Penny Market: resolución del TJUE sobre descuentos forzosos en alimentos
TJUE rechaza precios impuestos
Una medida nacional sobre alimentos
El Tribunal de Justicia de la Unión Europea ha declarado que Hungría incumplió el Derecho de la Unión al imponer un sistema de promociones obligatorias en productos alimentarios para grandes distribuidores. La sentencia del asunto C-658/24 | Penny Market establece que los Estados miembros no pueden limitar la libertad empresarial mediante medidas que impidan fijar precios y cantidades de venta sin una justificación suficiente.
La normativa fue introducida en mayo de 2023 para responder al aumento de los precios de los alimentos. El Gobierno húngaro estableció que determinados comercios, cuando superaran un volumen anual de negocio concreto, debían reducir obligatoriamente el precio de ciertos productos al menos un 15 % respecto del precio mínimo aplicado en los treinta días anteriores.
La norma también obligaba a mantener una disponibilidad mínima de los productos afectados durante las campañas promocionales.
La sanción a la cadena alemana
El caso llegó al TJUE después de que las autoridades húngaras sancionaran a Penny Market, perteneciente al grupo REWE, por no disponer de dos productos incluidos en la promoción obligatoria.
La empresa explicó que había sufrido retrasos en la entrega y que había ofrecido alternativas a los consumidores. A pesar de ello, la sanción continuó vigente y fue recurrida ante los tribunales.

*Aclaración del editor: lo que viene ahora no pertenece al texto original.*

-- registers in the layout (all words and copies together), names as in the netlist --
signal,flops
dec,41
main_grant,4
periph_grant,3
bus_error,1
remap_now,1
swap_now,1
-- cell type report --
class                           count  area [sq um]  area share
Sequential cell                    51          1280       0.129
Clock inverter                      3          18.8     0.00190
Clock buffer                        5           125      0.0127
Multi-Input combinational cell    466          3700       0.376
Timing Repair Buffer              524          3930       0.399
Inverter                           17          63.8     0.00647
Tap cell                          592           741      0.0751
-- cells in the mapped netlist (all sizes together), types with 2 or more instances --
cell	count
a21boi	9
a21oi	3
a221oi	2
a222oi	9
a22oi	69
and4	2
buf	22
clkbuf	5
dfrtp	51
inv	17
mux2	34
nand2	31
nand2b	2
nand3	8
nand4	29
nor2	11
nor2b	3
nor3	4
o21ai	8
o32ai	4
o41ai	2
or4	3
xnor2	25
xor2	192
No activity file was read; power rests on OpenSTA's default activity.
[config.mk]
export PLATFORM = sky130hd
export DESIGN_NAME = sar_adc_serial_readout
export DESIGN_NICKNAME = d
export VERILOG_FILES = /design/src/logic/adc_readout_pkg.sv /design/src/logic/sar_adc_serial_readout.sv /design/src/logic/sample_fifo.sv /design/src/logic/sar_decider.sv
export SDC_FILE = /design/constraint.sdc
export NUM_CORES = 1
export LEC_CHECK = 0
export BUFFER_PORTS_ARGS = -buffer_cell sky130_fd_sc_hd__buf_2
export CAP_MARGIN = 30
export CORE_MARGIN = 8
export CORE_UTILIZATION = 35
export CTS_CLUSTER_SIZE = 8
export DETAILED_ROUTE_END_ITERATION = 12
export GPL_TIMING_DRIVEN = 0
export MAX_ROUTING_LAYER = met4
export SLEW_MARGIN = 15
export SYNTH_ARGS = -nofsm -noshare
export SYNTH_HDL_FRONTEND = slang
export SYNTH_SLANG_ARGS = --single-unit
export TNS_END_PERCENT = 1
[constraint.sdc]
create_clock -name clk -period 4.12 [get_ports clk]
set_input_delay 0.618 -clock clk [delete_from_list [all_inputs] [get_ports clk]]
set_output_delay 0.618 -clock clk [all_outputs]
set_load 0.005 [all_outputs]
[src/logic/adc_readout_pkg.sv]
// Shared constants, state encoding and carrier types for the serial converter readout
package adc_readout_pkg;

  // ==========================================================
  // Result format
  localparam int          RESULT_BITS = 16;
  localparam logic [15:0] CODE_ZERO   = 16'h0000;
  localparam logic [15:0] CODE_MID    = 16'h8000;
  localparam logic [15:0] CODE_FULL   = 16'hFFFF;
  localparam logic [3:0]  BIT_MSB     = 4'hF;
  localparam logic [3:0]  BIT_LSB     = 4'h0;
  localparam logic [3:0]  BIT_REPEAT0 = 4'h1;

  // ==========================================================
  // Frame sequencing, in falling serial clock edges
  localparam logic [2:0]  SAMPLE_EDGES = 3'h5;
  localparam logic [2:0]  EDGE_CNT_RST = 3'h0;

  // ==========================================================
  // Sample buffer
  localparam int FIFO_WIDTH = 16;
  localparam int FIFO_DEPTH = 32;

  // ==========================================================
  // Timing
  localparam int          CLK_PERIOD_NS     = 5;
  localparam int          MIN_FRAME_NS      = 10000;
  localparam int          MIN_FRAME_CYCLES  = (MIN_FRAME_NS + CLK_PERIOD_NS - 1) / CLK_PERIOD_NS;
  localparam logic [11:0] FRAME_CNT_LIMIT   = 12'(MIN_FRAME_CYCLES);
  localparam logic [11:0] FRAME_CNT_RST     = 12'h000;

  // ==========================================================
  // Types
  typedef enum logic [2:0] {
    PH_IDLE      = 3'b000,
    PH_SAMPLE    = 3'b001,
    PH_NULL_BIT  = 3'b010,
    PH_MSB_FIRST = 3'b011,
    PH_LSB_FIRST = 3'b100,
    PH_DONE      = 3'b101
  } phase_t;

  typedef struct packed {
    logic analog_on;
    logic digital_on;
  } power_t;

  localparam power_t POWER_OFF = '{analog_on: 1'b0, digital_on: 1'b0};

endpackage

El Tribunal General de Győr solicitó al TJUE que analizara si estas obligaciones eran compatibles con las normas europeas sobre libertad económica, competencia y servicios.
Límites a la intervención estatal
El Tribunal europeo considera que la regulación húngara afecta a la libre competencia porque obliga a los distribuidores a adoptar decisiones comerciales concretas. La imposición de precios reducidos y cantidades mínimas elimina parte de la capacidad de las empresas para gestionar sus productos conforme a criterios económicos.
Aunque Hungría defendió que la finalidad era proteger a los consumidores frente a la inflación, el TJUE entiende que la medida no era adecuada ni proporcional.
Para el Tribunal, una regulación puede perseguir objetivos sociales o económicos, pero debe hacerlo mediante medios coherentes y equilibrados.
Posible discriminación empresarial
La sentencia también plantea la cuestión de si el sistema podía perjudicar especialmente a empresas extranjeras. El tribunal húngaro deberá comprobar si las grandes cadenas internacionales resultaban más afectadas por la forma de calcular los requisitos establecidos.
El TJUE añade que, incluso aunque no existiera discriminación, la norma seguiría siendo contraria a la Directiva de servicios porque no alcanzaba correctamente los objetivos alegados.
Relevancia para el mercado europeo
La decisión refuerza la importancia de la libertad comercial dentro de la Unión Europea. Los Estados pueden adoptar medidas de protección al consumidor, pero deben respetar los principios de proporcionalidad y competencia.